Extracted records:
※ ※ ※

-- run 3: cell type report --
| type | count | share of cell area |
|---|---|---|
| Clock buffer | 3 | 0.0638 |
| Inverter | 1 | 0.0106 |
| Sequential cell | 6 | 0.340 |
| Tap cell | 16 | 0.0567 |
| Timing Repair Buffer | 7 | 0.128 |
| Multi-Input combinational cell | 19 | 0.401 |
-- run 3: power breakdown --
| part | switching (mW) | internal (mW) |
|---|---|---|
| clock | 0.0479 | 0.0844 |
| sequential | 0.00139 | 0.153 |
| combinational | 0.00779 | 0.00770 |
[config.mk]
export PLATFORM = sky130hd
export DESIGN_NAME = axi_front
export DESIGN_NICKNAME = d
export VERILOG_FILES = /design/src/common/axi_pkg.sv /design/src/common/mem_pkg.sv /design/src/source/axi_front.sv /design/src/source/sync_fifo.sv
export SDC_FILE = /design/constraint.sdc
export NUM_CORES = 1
export LEC_CHECK = 0
export BUFFER_PORTS_ARGS = -buffer_cell sky130_fd_sc_hd__buf_2
export CAP_MARGIN = 20
export CORE_MARGIN = 2
export CORE_UTILIZATION = 40
export DETAILED_ROUTE_END_ITERATION = 6
export SKIP_CTS_REPAIR_TIMING = 1
export SLEW_MARGIN = 20
export SYNTH_ARGS = -nofsm -noshare
export SYNTH_HDL_FRONTEND = slang
export SYNTH_SLANG_ARGS = --single-unit
[constraint.sdc]
create_clock -name clk -period 4.06 [get_ports clk]
set_clock_uncertainty 0.05 [all_clocks]
set_input_delay 1.015 -clock clk [delete_from_list [all_inputs] [get_ports clk]]
set_output_delay 1.015 -clock clk [all_outputs]
set_load 0.05 [all_outputs]
[src/common/axi_pkg.sv]
// ------------------
// AXI bus encodings and widths
// Control-word and FIFO word layouts
// ------------------
package axi_pkg;

	localparam int addr_w = 16;
	localparam int id_w   = 4;
	// Beats minus one
	localparam int len_w  = 4;

	// Burst types
	localparam logic [1:0] burst_fixed = 2'd0;
	localparam logic [1:0] burst_incr  = 2'd1;
	localparam logic [1:0] burst_wrap  = 2'd2;

	// Response codes
	localparam logic [1:0] resp_okay   = 2'd0;
	localparam logic [1:0] resp_slverr = 2'd2;

	// ------------------
	// Control word fields
	// ------------------
	localparam int cntl_w    = 30;
	localparam int addr_lsb  = 0;
	localparam int addr_msb  = 15;
	localparam int len_lsb   = 16;
	localparam int len_msb   = 19;
	localparam int size_lsb  = 20;
	localparam int size_msb  = 22;
	localparam int burst_lsb = 23;
	localparam int burst_msb = 24;
	localparam int id_lsb    = 25;
	localparam int id_msb    = 28;
	localparam int err_bit   = 29;

	// W word is {id, last, strb, data}, R word is {last, id, resp, data}
	localparam int wdat_w = 41;
	localparam int rdat_w = 39;

endpackage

※ ※ ※

The entries above must be copied verbatim. Leave none out.

Your solution:
-- run 3: cell type report --
| type | count | share of cell area |
|---|---|---|
| Clock buffer | 3 | 0.0638 |
| Inverter | 1 | 0.0106 |
| Sequential cell | 6 | 0.340 |
| Tap cell | 16 | 0.0567 |
| Timing Repair Buffer | 7 | 0.128 |
| Multi-Input combinational cell | 19 | 0.401 |
-- run 3: power breakdown --
| part | switching (mW) | internal (mW) |
|---|---|---|
| clock | 0.0479 | 0.0844 |
| sequential | 0.00139 | 0.153 |
| combinational | 0.00779 | 0.00770 |
[config.mk]
export PLATFORM = sky130hd
export DESIGN_NAME = axi_front
export DESIGN_NICKNAME = d
export VERILOG_FILES = /design/src/common/axi_pkg.sv /design/src/common/mem_pkg.sv /design/src/source/axi_front.sv /design/src/source/sync_fifo.sv
export SDC_FILE = /design/constraint.sdc
export NUM_CORES = 1
export LEC_CHECK = 0
export BUFFER_PORTS_ARGS = -buffer_cell sky130_fd_sc_hd__buf_2
export CAP_MARGIN = 20
export CORE_MARGIN = 2
export CORE_UTILIZATION = 40
export DETAILED_ROUTE_END_ITERATION = 6
export SKIP_CTS_REPAIR_TIMING = 1
export SLEW_MARGIN = 20
export SYNTH_ARGS = -nofsm -noshare
export SYNTH_HDL_FRONTEND = slang
export SYNTH_SLANG_ARGS = --single-unit
[constraint.sdc]
create_clock -name clk -period 4.06 [get_ports clk]
set_clock_uncertainty 0.05 [all_clocks]
set_input_delay 1.015 -clock clk [delete_from_list [all_inputs] [get_ports clk]]
set_output_delay 1.015 -clock clk [all_outputs]
set_load 0.05 [all_outputs]
[src/common/axi_pkg.sv]
// ------------------
// AXI bus encodings and widths
// Control-word and FIFO word layouts
// ------------------
package axi_pkg;

	localparam int addr_w = 16;
	localparam int id_w   = 4;
	// Beats minus one
	localparam int len_w  = 4;

	// Burst types
	localparam logic [1:0] burst_fixed = 2'd0;
	localparam logic [1:0] burst_incr  = 2'd1;
	localparam logic [1:0] burst_wrap  = 2'd2;

	// Response codes
	localparam logic [1:0] resp_okay   = 2'd0;
	localparam logic [1:0] resp_slverr = 2'd2;

	// ------------------
	// Control word fields
	// ------------------
	localparam int cntl_w    = 30;
	localparam int addr_lsb  = 0;
	localparam int addr_msb  = 15;
	localparam int len_lsb   = 16;
	localparam int len_msb   = 19;
	localparam int size_lsb  = 20;
	localparam int size_msb  = 22;
	localparam int burst_lsb = 23;
	localparam int burst_msb = 24;
	localparam int id_lsb    = 25;
	localparam int id_msb    = 28;
	localparam int err_bit   = 29;

	// W word is {id, last, strb, data}, R word is {last, id, resp, data}
	localparam int wdat_w = 41;
	localparam int rdat_w = 39;

endpackage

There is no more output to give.